Backslash NPM Package Malware Injection Vulnerability

A malware injection vulnerability has been identified in the NPM package 'backslash' version 0.2.1, following a takeover of the package author's account via phishing. The injected malware targets cryptocurrency transactions by redirecting funds to the attacker's wallet addresses. This manipulation occurs within browser environments, including those using popular bundling tools and frameworks such as Babel, Rollup, Vite, and Next.js. The malware specifically exploits wallets and transactions related to cryptocurrencies, with a focus on Ethereum and MetaMask. After the malicious version was published, NPM removed it from the registry, but not before it had been downloaded and could potentially still exist in some private registries.

Impact

The vulnerability allows for unauthorized interception and manipulation of cryptocurrency transactions, redirecting funds from the victim's wallet to the attacker's wallet. This is achieved by replacing the recipient addresses in transaction data with addresses controlled by the attacker, using a technique that mimics the appearance of legitimate addresses to avoid detection.

Reproduction

The vulnerability can be reproduced by including the 'backslash' package version 0.2.1 in a project, and then bundling the application for browser use.

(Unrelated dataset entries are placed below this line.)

What follows belongs to an exercise in optimizing a design on an open flow for small area and a short achievable clock period; a production flow would make more cautious choices. Where RTL was checked, it was by simulation tests only, not by an equivalence proof against the original. The flow treats the clock pin as an ideal source, which a real chip does not have. No activity file was given, so power comes from the tool's default toggle rates.

Design map_xlate, start of the top module:
module map_xlate (
    input  wire        clk,
    input  wire        rst,             
    input  wire        cfg_we,
    input  wire [4:0]  cfg_addr,
    input  wire [63:0] cfg_wdata,
    input  wire        req_valid,
    input  wire [39:0] req_addr,
    input  wire        req_kt3,
    output reg         resp_valid,
    output reg  [4:0]  resp_column,
    output reg  [15:0] resp_row,
    output reg  [3:0]  resp_bank,
    output reg  [1:0]  resp_rank,
    output reg  [3:0]  resp_channel,
    output reg  [2:0]  resp_stack,
    output reg  [3:0]  resp_region,
    output reg         resp_unmapped
);
    localparam NREG  = 16;
    localparam NMASK = 13;
    localparam K     = 3;      
    integer n, j;
    reg        rg_mode  [0:NREG-1];
    reg [3:0]  rg_size  [0:NREG-1];    
    reg [9:0]  rg_base  [0:NREG-1];
    reg [9:1]  rg_rb    [0:NREG-1];
    reg        rg_rb0   [0:NREG-1];    
    reg        rg_lock  [0:NREG-1];
    reg [17:0] mk_mask  [0:NMASK-1];   
    reg        mk_lock  [0:NMASK-1];
    wire [3:0] d_size = cfg_wdata[7:4];
    wire [9:0] d_szm  = (10'd1 << d_size) - 10'd1;
  ...
Size in the first run: roughly 2500 cells after synthesis, ~150 I/O pins, about 35000 sq um of cells after synthesis.
Settings: LEC_CHECK=0, CAP_MARGIN=50, CORE_MARGIN=2, CORE_UTILIZATION=55, SLEW_MARGIN=85; clock period 16.0 ns.
standard.sh (not shown) runs the stock make flow with config.mk's settings and CLKGATE_MAP_FILE= SYNTH_SCRIPT=/design/flow/synth_recipe.tcl, a recipe that flattens the netlist after the stock synthesis.
==> flow/flow/run.sh <==
#!/bin/bash
# Layout flow: the standard flow (standard.sh: the standard synthesis and
# ORFS steps) with two changes:
# - the buffers that ORFS puts on every input and output port are
#   sky130_fd_sc_hd__buf_2 instead of the slow delay cell (clkdlybuf4s50_1)
#   that buffer_ports picks by default; every port still gets its own buffer;
# - clock tree synthesis runs with ORFS's default arguments plus
#   -dont_use_dummy_load, so no dead clock loads are added.
# The full output of the run goes to flow_standard.log here; each ORFS step
# keeps its own log under orfs/logs.
set -euo pipefail
bash standard.sh \
  "BUFFER_PORTS_ARGS=-buffer_cell sky130_fd_sc_hd__buf_2" \
  "CTS_ARGS=-sink_clustering_enable -repair_clock_nets -dont_use_dummy_load" \
  finish > flow_standard.log 2>&1
Next try:
--- a/flow/config.mk
+++ b/flow/config.mk
@@ -7,5 +7,5 @@
 export LEC_CHECK = 0
-export CAP_MARGIN = 50
+export CAP_MARGIN = 20
 export CORE_MARGIN = 2
 export CORE_UTILIZATION = 55
-export SLEW_MARGIN = 85
+export SLEW_MARGIN = 70
Outcome: The new run finished clean. Core utilization went down by 9.9 points. Register-to-register slack is better by 0.71 ns. Critical path depth went down by 3. Setup slack is better by 2.2 ns. Combinational power went down by a quarter to a third. Die area is unchanged. Via count went down by a little under a tenth. Sequential cell count does not change. Total power went down by a few percent.
No functional check of the RTL was part of any run of this note.

---

Setup of red:
map_xlate, a different RTL version from the one above (not shown whole).
Size: ~2700 cells after synthesis, roughly 150 I/O pins, roughly 37000 sq um of cells after synthesis.
==> flow/config.mk <==
export PLATFORM = sky130hd
export DESIGN_NAME = map_xlate
export DESIGN_NICKNAME = map_xlate
export VERILOG_FILES = /design/flow/design.v
export SDC_FILE = /design/flow/constraint.sdc
export NUM_CORES = 4
export LEC_CHECK = 0
export CAP_MARGIN = 20
export CORE_MARGIN = 2
export CORE_UTILIZATION = 55
export SLEW_MARGIN = 20
==> flow/constraint.sdc <==
create_clock -name core_clock -period 16.0 [get_ports {clk}]
set_input_delay 3.2000 -clock core_clock [delete_from_list [all_inputs] [get_ports {clk}]]
set_output_delay 3.2000 -clock core_clock [all_outputs]
set_load 0.01 [all_outputs]
==> flow/flow/run.sh <==
#!/bin/bash
# Layout flow: the standard flow (standard.sh: the standard synthesis and
# ORFS steps) with these changes:
# - the buffers that ORFS puts on every input and output port are
#   sky130_fd_sc_hd__buf_4 instead of the slow delay cell (clkdlybuf4s50_1)
#   that buffer_ports picks by default; every port still gets its own buffer;
# - clock tree synthesis runs with ORFS's default arguments plus
#   -dont_use_dummy_load (no dead clock loads) and sinks clustered
#   by up to 20 within 80 um;
# - after clock tree synthesis, flow/post_cts.tcl gives the registers that
#   drive the output ports drive strength 2 (same cell type) and legalizes.
# The full output of the run goes to flow_standard.log here; each ORFS step
# keeps its own log under orfs/logs.
set -euo pipefail
here=$(pwd)
bash standard.sh \
  "BUFFER_PORTS_ARGS=-buffer_cell sky130_fd_sc_hd__buf_4" \
  "CTS_ARGS=-sink_clustering_enable -repair_clock_nets -dont_use_dummy_load -sink_clustering_size 20 -sink_clustering_max_diameter 80" \
  "POST_CTS_TCL=$here/flow/post_cts.tcl" \
  finish > flow_standard.log 2>&1
==> flow/flow/post_cts.tcl <==
# POST_CTS hook: give the registers that drive the output ports a stronger
# drive (sky130_fd_sc_hd__dfxtp_1 -> dfxtp_2, same cell type), then
# legalize the placement again. Nothing else changes.
set block [ord::get_db_block]
set count 0
foreach bterm [$block getBTerms] {
  if {[$bterm getIoType] ne "OUTPUT"} { continue }
  set net [$bterm getNet]
  if {$net eq "NULL"} { continue }
  foreach it [$net getITerms] {
    if {![$it isOutputSignal]} { continue }
    set buf [$it getInst]
    foreach bit [$buf getITerms] {
      if {![$bit isInputSignal]} { continue }
      set inet [$bit getNet]
      if {$inet eq "NULL"} { continue }
      foreach dit [$inet getITerms] {
        if {![$dit isOutputSignal]} { continue }
        set ff [$dit getInst]
        if {[[$ff getMaster] getName] eq "sky130_fd_sc_hd__dfxtp_1"} {
          replace_cell [$ff getName] sky130_fd_sc_hd__dfxtp_2
          incr count
        }
      }
    }
  }
}
puts "post_cts: upsized $count output registers"
detailed_placement
check_placement -verbose
--- input diff red..blue ---
# red
export LEC_CHECK = 0
export CAP_MARGIN = 20
export CORE_MARGIN = 2
export CORE_UTILIZATION = 55
export SLEW_MARGIN = 20
create_clock -name core_clock -period 16.0 [get_ports {clk}]
# blue
export LEC_CHECK = 0
export CAP_MARGIN = 20
export CORE_MARGIN = 2
export CORE_UTILIZATION = 55
export SLEW_MARGIN = 55
create_clock -name core_clock -period 16.0 [get_ports {clk}]
diff --git a/flow/flow/run.sh b/flow/flow/run.sh
--- a/flow/flow/run.sh
+++ b/flow/flow/run.sh
@@ -8,3 +8,3 @@
 #   -dont_use_dummy_load (no dead clock loads) and sinks clustered
-#   by up to 20 within 80 um;
+#   by up to 26 within 90 um;
 # - after clock tree synthesis, flow/post_cts.tcl gives the registers that
@@ -17,3 +17,3 @@
   "BUFFER_PORTS_ARGS=-buffer_cell sky130_fd_sc_hd__buf_4" \
-  "CTS_ARGS=-sink_clustering_enable -repair_clock_nets -dont_use_dummy_load -sink_clustering_size 20 -sink_clustering_max_diameter 80" \
+  "CTS_ARGS=-sink_clustering_enable -repair_clock_nets -dont_use_dummy_load -sink_clustering_size 26 -sink_clustering_max_diameter 90" \
   "POST_CTS_TCL=$here/flow/post_cts.tcl" \
### Flow results
Between blue and red, it is blue whose cell area after layout is lower, by 0.45%. blue vs red: post-layout net count down. Compared with red, blue shows a routed wire length on met2 that is 1.1% lower. In the tables for blue and red, clock network power share reads higher with red.

---

Another version of the RTL of map_xlate (not shown whole).
For scale: about 2500 cells after synthesis, ~150 I/O pins, ~35000 sq um of cells after synthesis.
==> flow/design.v (excerpt) <==
module map_xlate (
    input  wire        clk,
    input  wire        rst,             
    input  wire        cfg_we,
    input  wire [4:0]  cfg_addr,
    input  wire [63:0] cfg_wdata,
    input  wire        req_valid,
    input  wire [39:0] req_addr,
    input  wire        req_kt3,
    output reg         resp_valid,
    output reg  [4:0]  resp_column,
    output reg  [15:0] resp_row,
    output reg  [3:0]  resp_bank,
    output reg  [1:0]  resp_rank,
    output reg  [3:0]  resp_channel,
    output reg  [2:0]  resp_stack,
    output reg  [3:0]  resp_region,
    output reg         resp_unmapped
);
clock: 16.0 ns
lec_check: 0
cap_margin: 20
core_margin: 2
core_utilization: 55
slew_margin: 20
==> flow/flow/run.sh <==
#!/bin/bash
# Layout flow: the standard flow (standard.sh: the standard synthesis and
# ORFS steps) with two changes:
# - the buffers that ORFS puts on every input and output port are
#   sky130_fd_sc_hd__buf_4 instead of the slow delay cell (clkdlybuf4s50_1)
#   that buffer_ports picks by default; every port still gets its own buffer;
# - clock tree synthesis runs with ORFS's default arguments plus
#   -dont_use_dummy_load (no dead clock loads) and sinks clustered
#   by up to 30 within 100 um.
# The full output of the run goes to flow_standard.log here; each ORFS step
# keeps its own log under orfs/logs.
set -euo pipefail
bash standard.sh \
  "BUFFER_PORTS_ARGS=-buffer_cell sky130_fd_sc_hd__buf_4" \
  "CTS_ARGS=-sink_clustering_enable -repair_clock_nets -dont_use_dummy_load -sink_clustering_size 30 -sink_clustering_max_diameter 100" \
  finish > flow_standard.log 2>&1
Rerun with:
--- a/flow/flow/run.sh
+++ b/flow/flow/run.sh
@@ -8,2 +8 @@
-#   -dont_use_dummy_load (no dead clock loads) and sinks clustered
-#   by up to 30 within 100 um.
+#   -dont_use_dummy_load, so no dead clock loads are added.
@@ -15 +14 @@
-  "CTS_ARGS=-sink_clustering_enable -repair_clock_nets -dont_use_dummy_load -sink_clustering_size 30 -sink_clustering_max_diameter 100" \
+  "CTS_ARGS=-sink_clustering_enable -repair_clock_nets -dont_use_dummy_load" \
- SLEW_MARGIN: 20 -> 55
What happened: Count of clock-buffer cells in the layout came out higher by 52. Total power came out higher by about a fifth. Die area is unchanged. Fmax came out higher by about a fifth. Setup slack is better by 930 ps. Hold slack is worse by 17 ps. Wire length came out higher slightly. Global-route usage came out higher by 0.51 points.
No run of this note included a check of the RTL's function; only the layout flow was run.

---

Another version of the RTL of map_xlate (not shown whole).
For scale: about 2700 cells after synthesis, ~890 flip-flops, ~150 I/O pins, roughly 37000 sq um of cells after synthesis.
clock: 16.0 ns
lec_check: 0
cap_margin: 20
core_margin: 2
core_utilization: 55
slew_margin: 45
==> flow/flow/run.sh <==
#!/bin/bash
# Layout flow: the standard flow (standard.sh: the standard synthesis and
# ORFS steps) with two changes:
# - the buffers that ORFS puts on every input and output port are
#   sky130_fd_sc_hd__buf_4 instead of the slow delay cell (clkdlybuf4s50_1)
#   that buffer_ports picks by default; every port still gets its own buffer;
# - clock tree synthesis runs with ORFS's default arguments plus
#   -dont_use_dummy_load (no dead clock loads) and sinks clustered
#   by up to 20 within 80 um.
# The full output of the run goes to flow_standard.log here; each ORFS step
# keeps its own log under orfs/logs.
set -euo pipefail
bash standard.sh \
  "BUFFER_PORTS_ARGS=-buffer_cell sky130_fd_sc_hd__buf_4" \
  "CTS_ARGS=-sink_clustering_enable -repair_clock_nets -dont_use_dummy_load -sink_clustering_size 20 -sink_clustering_max_diameter 80" \
  finish > flow_standard.log 2>&1
The first run completed without violations.
Rerun with:
SLEW_MARGIN = 55   (was 45)
After rerunning: Power stays flat. Wire length is about the same. Cell area is about the same. Global-route usage hardly moves. Setup slack stays flat. Synthesized cell count is unchanged. Die area stays the same. Clock power hardly moves. Sequential cell count does not change. Core utilization hardly moves.

-- afterwards: timing with drivers on the ports --
In the flow no input, the clock included, has a driving cell. The finished layouts below were timed again as built, in two steps. Step 1 (the two cells are an assumption about what drives the block):
set clk [get_ports {clk}]
set_driving_cell -lib_cell sky130_fd_sc_hd__clkbuf_16 $clk
set_driving_cell -lib_cell sky130_fd_sc_hd__buf_2 [delete_from_list [all_inputs] $clk]
Step 2 moves the port delays by t, midway between the first and last clock arrival at a register: inputs arrive t later, outputs are due t later. That takes back most of the time a late clock gives input paths. a / b / c = no drivers / after step 1 / after step 2; a / b = the first two.
| run | t (ns) | slack for setup (ns) | worst setup path after step 2 | worst register clock-pin slew, ns | worst slew at a driven data input, ns |
|---|---|---|---|---|---|
| the first run of note 1 | 0.673 | 8.817 / 8.834 / 8.161 | input to register | 0.06 / 0.06 | 0.10 |
| the second run of note 1 | 0.669 | 11.042 / 11.083 / 10.414 | input to register | 0.06 / 0.06 | 0.12 |
| red | 0.671 | 11.636 / 11.636 / 11.052 | input to register | 0.09 / 0.09 | 0.05 |
| blue | 0.663 | 11.740 / 11.672 / 11.164 | input to register | 0.10 / 0.10 | 0.04 |
| the first run of note 3 | 0.654 | 10.407 / 10.447 / 9.793 | input to register | 0.12 / 0.12 | 0.09 |
| the second run of note 3 | 0.673 | 11.337 / 11.374 / 10.700 | input to register | 0.06 / 0.06 | 0.10 |
| the first run of note 4 | 0.679 | 11.708 / 11.644 / 11.069 | input to register | 0.09 / 0.09 | 0.12 |
| the second run of note 4 | 0.669 | 11.707 / 11.642 / 11.097 | input to register | 0.09 / 0.09 | 0.11 |
After both steps setup and hold are still met in every run listed. The setup slack of the first run of note 1, which loses most, moves by +0.017 ns with the drivers and by -0.656 ns with both steps.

Once the application is running in a browser environment with a connected cryptocurrency wallet, the malware will activate and begin intercepting and altering transaction data.

Remediation

Users should upgrade to 'backslash' version 0.2.2, remove the 'node_modules' directory, clean the package manager's global cache, and rebuild any browser bundles from scratch. Those using private registries or registry mirrors should purge the compromised version from any caches.